| TASK INSTRUCTIONS |
Among the records that follow, set down only the lines from the one containing "Initial core utilization" to the one containing "Period Utilization, post-route", both included, exactly.

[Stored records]
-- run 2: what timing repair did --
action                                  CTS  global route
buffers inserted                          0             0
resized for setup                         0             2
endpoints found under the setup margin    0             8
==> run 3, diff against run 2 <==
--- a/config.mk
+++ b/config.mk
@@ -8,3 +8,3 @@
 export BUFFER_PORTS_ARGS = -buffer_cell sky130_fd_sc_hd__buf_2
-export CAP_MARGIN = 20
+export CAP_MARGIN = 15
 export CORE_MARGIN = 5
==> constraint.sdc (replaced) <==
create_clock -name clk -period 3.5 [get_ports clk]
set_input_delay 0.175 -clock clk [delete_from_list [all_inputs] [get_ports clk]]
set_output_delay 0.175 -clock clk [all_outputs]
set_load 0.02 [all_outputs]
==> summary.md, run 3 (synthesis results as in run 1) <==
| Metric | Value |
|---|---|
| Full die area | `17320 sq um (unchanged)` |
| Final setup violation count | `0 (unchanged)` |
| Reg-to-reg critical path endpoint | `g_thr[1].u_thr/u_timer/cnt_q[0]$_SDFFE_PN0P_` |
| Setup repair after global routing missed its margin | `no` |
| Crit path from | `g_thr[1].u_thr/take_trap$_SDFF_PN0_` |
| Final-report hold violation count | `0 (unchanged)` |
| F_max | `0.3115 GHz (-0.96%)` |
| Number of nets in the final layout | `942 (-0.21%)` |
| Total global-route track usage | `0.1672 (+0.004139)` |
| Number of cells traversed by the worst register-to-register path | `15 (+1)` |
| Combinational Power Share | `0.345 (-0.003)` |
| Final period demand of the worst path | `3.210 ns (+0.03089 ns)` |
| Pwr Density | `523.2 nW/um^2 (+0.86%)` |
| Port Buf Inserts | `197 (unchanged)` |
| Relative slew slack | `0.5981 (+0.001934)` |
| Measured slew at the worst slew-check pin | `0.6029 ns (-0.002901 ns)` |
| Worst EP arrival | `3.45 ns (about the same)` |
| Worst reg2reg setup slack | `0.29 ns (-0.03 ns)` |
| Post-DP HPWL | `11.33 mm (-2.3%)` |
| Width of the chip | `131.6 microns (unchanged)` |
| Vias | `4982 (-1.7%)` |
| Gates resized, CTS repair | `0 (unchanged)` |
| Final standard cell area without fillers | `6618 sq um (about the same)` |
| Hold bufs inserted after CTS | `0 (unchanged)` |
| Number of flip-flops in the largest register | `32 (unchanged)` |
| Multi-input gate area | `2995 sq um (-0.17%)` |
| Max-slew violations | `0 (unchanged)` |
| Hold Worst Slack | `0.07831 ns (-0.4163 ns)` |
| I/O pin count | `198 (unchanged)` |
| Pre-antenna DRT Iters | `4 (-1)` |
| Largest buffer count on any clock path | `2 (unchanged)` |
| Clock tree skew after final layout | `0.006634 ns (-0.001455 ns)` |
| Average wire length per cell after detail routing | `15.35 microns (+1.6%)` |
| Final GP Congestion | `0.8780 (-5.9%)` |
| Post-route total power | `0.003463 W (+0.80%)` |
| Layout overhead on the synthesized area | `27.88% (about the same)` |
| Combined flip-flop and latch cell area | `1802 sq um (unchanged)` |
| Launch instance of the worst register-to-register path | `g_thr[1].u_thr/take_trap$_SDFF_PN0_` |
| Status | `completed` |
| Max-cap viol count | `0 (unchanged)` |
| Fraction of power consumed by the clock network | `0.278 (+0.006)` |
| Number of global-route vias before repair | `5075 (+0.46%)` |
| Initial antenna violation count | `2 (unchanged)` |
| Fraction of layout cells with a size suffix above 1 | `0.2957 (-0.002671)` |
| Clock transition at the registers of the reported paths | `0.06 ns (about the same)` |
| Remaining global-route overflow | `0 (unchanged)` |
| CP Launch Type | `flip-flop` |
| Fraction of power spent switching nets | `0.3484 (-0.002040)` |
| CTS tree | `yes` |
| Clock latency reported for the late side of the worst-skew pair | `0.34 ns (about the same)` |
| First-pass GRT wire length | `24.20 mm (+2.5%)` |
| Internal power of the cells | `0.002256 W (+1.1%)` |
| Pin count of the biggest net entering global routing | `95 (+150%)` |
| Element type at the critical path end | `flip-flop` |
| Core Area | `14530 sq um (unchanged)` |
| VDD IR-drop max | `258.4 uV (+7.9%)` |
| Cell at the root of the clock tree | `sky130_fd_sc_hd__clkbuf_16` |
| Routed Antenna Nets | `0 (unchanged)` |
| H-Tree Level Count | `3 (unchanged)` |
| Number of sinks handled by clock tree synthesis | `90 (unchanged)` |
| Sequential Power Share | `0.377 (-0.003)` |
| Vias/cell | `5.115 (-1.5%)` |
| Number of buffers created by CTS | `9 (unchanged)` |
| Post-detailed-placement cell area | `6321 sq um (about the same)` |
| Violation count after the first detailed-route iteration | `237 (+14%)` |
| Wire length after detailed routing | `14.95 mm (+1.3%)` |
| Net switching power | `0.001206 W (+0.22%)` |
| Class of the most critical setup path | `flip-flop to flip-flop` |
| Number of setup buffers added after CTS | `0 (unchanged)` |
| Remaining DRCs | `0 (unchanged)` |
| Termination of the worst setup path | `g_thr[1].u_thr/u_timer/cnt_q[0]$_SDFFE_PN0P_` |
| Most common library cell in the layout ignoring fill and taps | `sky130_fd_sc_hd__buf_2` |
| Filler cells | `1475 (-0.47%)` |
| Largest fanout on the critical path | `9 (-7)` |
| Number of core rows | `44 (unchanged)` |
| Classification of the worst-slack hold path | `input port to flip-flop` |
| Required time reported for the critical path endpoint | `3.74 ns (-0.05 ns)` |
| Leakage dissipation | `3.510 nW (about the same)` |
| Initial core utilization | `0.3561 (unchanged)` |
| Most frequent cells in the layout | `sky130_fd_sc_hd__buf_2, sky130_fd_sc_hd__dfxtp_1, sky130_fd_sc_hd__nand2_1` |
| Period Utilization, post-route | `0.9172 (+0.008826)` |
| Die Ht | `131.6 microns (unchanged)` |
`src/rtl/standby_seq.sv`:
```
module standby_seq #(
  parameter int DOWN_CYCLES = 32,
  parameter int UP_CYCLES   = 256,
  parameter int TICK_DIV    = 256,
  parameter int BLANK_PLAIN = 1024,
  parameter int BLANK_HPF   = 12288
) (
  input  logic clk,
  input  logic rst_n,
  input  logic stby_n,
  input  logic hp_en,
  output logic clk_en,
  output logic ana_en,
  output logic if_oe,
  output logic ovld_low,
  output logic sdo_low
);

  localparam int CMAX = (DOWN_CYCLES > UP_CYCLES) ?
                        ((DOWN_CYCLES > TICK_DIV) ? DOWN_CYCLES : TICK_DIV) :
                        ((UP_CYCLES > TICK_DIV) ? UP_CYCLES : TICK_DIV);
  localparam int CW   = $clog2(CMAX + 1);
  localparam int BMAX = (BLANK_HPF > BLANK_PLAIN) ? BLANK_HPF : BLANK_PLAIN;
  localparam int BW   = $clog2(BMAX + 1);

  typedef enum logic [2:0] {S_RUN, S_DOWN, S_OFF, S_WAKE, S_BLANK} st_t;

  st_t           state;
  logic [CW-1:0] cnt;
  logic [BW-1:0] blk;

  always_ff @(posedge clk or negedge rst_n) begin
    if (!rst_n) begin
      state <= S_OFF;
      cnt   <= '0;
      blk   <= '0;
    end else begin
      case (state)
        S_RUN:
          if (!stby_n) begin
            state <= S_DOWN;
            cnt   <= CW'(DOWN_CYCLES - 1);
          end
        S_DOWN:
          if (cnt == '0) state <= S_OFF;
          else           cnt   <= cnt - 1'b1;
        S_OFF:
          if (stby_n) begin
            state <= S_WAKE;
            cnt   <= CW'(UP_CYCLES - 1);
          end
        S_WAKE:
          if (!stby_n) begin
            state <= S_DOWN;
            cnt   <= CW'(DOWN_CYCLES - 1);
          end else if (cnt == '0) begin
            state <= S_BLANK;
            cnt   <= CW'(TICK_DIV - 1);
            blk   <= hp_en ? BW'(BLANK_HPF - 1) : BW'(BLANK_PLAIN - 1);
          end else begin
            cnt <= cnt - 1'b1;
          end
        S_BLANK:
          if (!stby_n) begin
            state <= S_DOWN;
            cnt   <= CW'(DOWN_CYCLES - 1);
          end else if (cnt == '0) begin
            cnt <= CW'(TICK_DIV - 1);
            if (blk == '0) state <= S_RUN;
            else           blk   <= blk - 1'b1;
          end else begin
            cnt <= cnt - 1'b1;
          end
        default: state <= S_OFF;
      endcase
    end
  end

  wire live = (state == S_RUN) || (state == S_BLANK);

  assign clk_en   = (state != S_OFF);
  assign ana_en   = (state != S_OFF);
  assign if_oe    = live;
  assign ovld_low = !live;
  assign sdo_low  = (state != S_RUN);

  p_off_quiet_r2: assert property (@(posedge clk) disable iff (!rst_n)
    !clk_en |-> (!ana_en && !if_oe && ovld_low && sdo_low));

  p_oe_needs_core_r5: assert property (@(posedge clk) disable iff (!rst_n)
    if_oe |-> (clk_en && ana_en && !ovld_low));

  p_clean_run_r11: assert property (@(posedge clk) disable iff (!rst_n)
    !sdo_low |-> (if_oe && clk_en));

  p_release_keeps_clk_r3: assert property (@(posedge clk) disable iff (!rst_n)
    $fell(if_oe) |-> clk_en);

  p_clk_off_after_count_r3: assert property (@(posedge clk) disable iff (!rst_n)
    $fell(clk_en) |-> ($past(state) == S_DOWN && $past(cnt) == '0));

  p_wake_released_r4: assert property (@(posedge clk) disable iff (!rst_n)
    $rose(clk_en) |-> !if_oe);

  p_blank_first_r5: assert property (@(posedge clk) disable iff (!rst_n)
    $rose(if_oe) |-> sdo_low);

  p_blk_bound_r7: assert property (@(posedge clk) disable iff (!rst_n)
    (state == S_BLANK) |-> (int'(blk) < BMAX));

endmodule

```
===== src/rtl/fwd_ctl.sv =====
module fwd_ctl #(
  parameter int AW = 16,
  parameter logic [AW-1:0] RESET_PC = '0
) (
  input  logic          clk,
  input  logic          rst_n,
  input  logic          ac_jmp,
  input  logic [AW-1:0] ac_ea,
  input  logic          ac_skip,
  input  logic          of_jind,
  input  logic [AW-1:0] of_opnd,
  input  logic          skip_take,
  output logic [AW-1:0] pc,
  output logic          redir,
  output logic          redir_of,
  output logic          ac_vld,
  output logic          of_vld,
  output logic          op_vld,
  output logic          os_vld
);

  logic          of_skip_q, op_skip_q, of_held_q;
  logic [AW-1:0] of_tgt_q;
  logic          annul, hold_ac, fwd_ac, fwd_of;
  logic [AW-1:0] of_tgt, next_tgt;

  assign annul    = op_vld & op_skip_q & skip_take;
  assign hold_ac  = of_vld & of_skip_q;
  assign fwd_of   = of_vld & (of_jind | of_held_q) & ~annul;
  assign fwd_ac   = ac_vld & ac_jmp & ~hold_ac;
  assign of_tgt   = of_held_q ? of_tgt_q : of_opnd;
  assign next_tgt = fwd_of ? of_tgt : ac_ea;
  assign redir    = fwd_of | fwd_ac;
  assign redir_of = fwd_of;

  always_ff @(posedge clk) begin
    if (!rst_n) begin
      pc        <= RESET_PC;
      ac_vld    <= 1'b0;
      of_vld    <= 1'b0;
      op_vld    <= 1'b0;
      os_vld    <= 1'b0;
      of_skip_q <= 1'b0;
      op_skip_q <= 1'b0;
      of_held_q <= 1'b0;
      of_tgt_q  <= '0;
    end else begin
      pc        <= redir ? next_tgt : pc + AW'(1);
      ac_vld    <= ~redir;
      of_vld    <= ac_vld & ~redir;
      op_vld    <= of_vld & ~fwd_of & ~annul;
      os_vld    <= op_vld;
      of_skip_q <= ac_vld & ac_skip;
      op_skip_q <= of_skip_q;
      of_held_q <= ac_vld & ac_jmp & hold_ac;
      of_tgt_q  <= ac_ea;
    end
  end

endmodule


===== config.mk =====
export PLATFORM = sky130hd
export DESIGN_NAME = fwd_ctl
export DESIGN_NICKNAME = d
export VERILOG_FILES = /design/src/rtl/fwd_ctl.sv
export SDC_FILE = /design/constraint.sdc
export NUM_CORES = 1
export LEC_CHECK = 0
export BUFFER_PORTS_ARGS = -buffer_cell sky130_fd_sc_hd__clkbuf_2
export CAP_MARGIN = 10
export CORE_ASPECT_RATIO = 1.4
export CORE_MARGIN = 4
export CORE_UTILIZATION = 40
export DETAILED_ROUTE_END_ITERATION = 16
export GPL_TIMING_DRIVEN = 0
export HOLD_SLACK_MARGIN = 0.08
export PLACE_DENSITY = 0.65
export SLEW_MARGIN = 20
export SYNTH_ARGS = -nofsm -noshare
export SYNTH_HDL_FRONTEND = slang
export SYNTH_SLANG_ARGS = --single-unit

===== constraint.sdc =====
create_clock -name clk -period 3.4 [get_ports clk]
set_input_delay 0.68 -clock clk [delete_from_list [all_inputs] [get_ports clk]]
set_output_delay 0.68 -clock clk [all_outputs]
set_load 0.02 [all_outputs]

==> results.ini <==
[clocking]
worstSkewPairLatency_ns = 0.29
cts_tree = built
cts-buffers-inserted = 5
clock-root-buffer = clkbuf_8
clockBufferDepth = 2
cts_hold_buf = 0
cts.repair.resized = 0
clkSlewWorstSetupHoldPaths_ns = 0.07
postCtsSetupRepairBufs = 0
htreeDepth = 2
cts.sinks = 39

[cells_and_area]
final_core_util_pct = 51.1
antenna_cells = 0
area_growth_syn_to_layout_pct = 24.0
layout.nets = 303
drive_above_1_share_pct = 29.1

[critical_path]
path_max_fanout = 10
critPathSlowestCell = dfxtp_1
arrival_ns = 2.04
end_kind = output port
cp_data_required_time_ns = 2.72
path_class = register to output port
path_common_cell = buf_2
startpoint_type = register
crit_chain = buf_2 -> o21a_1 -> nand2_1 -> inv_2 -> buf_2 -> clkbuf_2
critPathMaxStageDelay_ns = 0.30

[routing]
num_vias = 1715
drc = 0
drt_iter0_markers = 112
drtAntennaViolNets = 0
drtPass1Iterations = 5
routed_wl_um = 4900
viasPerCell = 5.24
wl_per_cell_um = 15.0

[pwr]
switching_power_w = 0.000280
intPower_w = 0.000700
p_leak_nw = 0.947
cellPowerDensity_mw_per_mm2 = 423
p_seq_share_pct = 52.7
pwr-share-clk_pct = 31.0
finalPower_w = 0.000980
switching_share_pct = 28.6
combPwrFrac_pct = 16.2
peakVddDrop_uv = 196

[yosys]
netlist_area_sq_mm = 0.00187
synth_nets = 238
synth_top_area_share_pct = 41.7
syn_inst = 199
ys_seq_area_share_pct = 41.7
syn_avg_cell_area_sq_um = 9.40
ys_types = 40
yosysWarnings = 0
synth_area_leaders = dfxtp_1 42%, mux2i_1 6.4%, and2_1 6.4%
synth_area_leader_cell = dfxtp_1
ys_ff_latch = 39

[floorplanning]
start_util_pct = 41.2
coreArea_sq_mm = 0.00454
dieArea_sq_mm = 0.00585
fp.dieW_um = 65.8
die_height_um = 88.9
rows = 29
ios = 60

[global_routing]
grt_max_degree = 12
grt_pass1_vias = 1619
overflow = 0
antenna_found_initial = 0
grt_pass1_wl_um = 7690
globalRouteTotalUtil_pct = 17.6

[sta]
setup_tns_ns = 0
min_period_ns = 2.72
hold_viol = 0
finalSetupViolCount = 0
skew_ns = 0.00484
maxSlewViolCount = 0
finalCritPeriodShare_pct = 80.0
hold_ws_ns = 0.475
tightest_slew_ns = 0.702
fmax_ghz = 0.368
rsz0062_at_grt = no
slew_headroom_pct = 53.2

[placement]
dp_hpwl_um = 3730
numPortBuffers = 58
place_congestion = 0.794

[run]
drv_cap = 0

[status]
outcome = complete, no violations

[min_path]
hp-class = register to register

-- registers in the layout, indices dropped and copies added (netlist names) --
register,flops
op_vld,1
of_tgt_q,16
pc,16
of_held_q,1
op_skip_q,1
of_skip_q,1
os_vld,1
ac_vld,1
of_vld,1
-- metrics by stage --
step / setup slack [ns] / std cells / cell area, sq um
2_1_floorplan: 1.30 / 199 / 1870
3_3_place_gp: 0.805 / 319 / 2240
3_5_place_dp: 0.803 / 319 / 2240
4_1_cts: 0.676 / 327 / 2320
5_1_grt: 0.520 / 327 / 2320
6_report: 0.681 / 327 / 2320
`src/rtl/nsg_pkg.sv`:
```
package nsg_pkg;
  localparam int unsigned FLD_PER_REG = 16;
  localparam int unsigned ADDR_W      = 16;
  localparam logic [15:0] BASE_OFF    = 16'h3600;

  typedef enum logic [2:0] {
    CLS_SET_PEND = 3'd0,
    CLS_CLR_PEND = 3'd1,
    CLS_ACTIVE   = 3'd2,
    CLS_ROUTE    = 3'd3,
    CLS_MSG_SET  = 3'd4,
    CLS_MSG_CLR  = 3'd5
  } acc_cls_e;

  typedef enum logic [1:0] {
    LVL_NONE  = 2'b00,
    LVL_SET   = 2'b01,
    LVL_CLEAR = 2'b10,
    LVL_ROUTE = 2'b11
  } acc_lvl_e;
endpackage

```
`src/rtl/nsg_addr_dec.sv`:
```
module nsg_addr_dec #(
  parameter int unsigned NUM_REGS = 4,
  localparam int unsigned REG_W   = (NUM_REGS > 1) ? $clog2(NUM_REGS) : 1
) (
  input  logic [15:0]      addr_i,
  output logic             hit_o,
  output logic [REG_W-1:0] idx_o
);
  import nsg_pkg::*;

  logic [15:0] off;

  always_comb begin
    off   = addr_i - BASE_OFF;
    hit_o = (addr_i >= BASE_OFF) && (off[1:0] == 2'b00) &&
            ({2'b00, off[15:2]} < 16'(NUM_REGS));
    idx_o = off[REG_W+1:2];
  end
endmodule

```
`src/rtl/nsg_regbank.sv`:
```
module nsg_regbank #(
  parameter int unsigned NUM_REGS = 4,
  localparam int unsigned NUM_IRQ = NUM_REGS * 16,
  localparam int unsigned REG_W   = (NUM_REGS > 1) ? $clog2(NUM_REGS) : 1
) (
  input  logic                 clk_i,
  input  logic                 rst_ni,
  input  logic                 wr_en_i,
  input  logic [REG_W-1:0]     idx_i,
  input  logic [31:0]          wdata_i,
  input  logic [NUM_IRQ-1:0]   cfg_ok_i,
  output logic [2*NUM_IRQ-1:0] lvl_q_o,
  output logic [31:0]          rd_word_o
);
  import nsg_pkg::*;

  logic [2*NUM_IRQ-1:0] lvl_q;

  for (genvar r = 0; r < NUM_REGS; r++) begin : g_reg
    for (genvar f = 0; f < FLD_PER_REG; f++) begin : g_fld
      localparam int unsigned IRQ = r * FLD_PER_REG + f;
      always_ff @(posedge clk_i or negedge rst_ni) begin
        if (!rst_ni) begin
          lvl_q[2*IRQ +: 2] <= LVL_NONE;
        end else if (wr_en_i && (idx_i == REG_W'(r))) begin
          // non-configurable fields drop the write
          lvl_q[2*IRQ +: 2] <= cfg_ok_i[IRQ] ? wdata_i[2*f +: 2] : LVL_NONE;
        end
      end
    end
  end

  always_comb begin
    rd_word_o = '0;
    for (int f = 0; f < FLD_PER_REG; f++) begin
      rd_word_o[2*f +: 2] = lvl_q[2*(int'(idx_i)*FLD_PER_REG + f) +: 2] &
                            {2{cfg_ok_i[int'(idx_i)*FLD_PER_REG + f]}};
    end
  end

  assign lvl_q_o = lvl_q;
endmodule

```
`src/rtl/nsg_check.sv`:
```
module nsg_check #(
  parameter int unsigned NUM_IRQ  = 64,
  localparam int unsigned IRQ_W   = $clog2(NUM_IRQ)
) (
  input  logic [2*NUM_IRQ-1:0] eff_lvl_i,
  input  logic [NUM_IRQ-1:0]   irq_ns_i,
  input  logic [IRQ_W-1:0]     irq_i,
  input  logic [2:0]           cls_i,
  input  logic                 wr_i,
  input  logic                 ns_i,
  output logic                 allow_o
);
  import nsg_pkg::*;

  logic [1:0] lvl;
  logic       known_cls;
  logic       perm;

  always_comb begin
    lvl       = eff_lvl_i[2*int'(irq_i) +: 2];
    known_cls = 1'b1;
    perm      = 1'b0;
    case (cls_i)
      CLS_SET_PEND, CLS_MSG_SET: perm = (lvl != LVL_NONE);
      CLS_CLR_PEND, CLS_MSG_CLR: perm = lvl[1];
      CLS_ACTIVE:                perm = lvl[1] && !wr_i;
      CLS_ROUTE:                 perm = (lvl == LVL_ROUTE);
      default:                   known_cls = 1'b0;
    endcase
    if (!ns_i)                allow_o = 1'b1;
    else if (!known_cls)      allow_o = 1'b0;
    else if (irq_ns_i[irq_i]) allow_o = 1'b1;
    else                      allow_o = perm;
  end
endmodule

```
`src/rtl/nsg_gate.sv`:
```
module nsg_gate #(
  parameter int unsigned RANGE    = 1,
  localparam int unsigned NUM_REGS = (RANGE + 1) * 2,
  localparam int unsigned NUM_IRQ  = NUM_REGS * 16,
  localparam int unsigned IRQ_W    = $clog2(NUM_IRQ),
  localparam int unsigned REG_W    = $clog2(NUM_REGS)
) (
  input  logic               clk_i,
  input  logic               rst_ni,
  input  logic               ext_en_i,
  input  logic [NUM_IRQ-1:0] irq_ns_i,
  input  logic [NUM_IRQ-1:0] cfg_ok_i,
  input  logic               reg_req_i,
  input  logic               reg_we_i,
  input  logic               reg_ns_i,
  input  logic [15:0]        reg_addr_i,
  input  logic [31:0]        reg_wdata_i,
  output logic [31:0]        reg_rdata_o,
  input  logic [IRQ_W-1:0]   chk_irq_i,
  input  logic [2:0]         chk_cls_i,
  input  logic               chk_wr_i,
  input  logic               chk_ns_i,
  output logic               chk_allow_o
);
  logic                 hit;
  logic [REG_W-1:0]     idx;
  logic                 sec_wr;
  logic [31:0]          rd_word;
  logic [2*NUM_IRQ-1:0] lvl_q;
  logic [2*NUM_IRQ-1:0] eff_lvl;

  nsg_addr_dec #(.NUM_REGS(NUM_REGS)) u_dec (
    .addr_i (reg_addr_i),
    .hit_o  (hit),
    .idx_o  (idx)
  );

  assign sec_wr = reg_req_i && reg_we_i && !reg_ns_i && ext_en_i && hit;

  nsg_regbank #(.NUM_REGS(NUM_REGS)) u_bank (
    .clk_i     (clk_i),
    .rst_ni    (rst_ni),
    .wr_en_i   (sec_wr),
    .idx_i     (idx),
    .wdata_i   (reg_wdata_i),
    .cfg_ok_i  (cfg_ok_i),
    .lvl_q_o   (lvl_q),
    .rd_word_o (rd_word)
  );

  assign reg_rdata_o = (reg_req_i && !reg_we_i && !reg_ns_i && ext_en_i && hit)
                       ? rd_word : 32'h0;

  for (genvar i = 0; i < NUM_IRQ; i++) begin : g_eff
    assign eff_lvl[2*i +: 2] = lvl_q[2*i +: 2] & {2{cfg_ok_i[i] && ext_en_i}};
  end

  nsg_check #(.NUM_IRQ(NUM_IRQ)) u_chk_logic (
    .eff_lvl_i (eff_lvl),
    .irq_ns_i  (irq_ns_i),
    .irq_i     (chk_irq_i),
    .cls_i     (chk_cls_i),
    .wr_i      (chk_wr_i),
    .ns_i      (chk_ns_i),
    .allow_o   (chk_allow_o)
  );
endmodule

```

| EXERCISE RESPONSE |
| Initial core utilization | `0.3561 (unchanged)` |
| Most frequent cells in the layout | `sky130_fd_sc_hd__buf_2, sky130_fd_sc_hd__dfxtp_1, sky130_fd_sc_hd__nand2_1` |
| Period Utilization, post-route | `0.9172 (+0.008826)` |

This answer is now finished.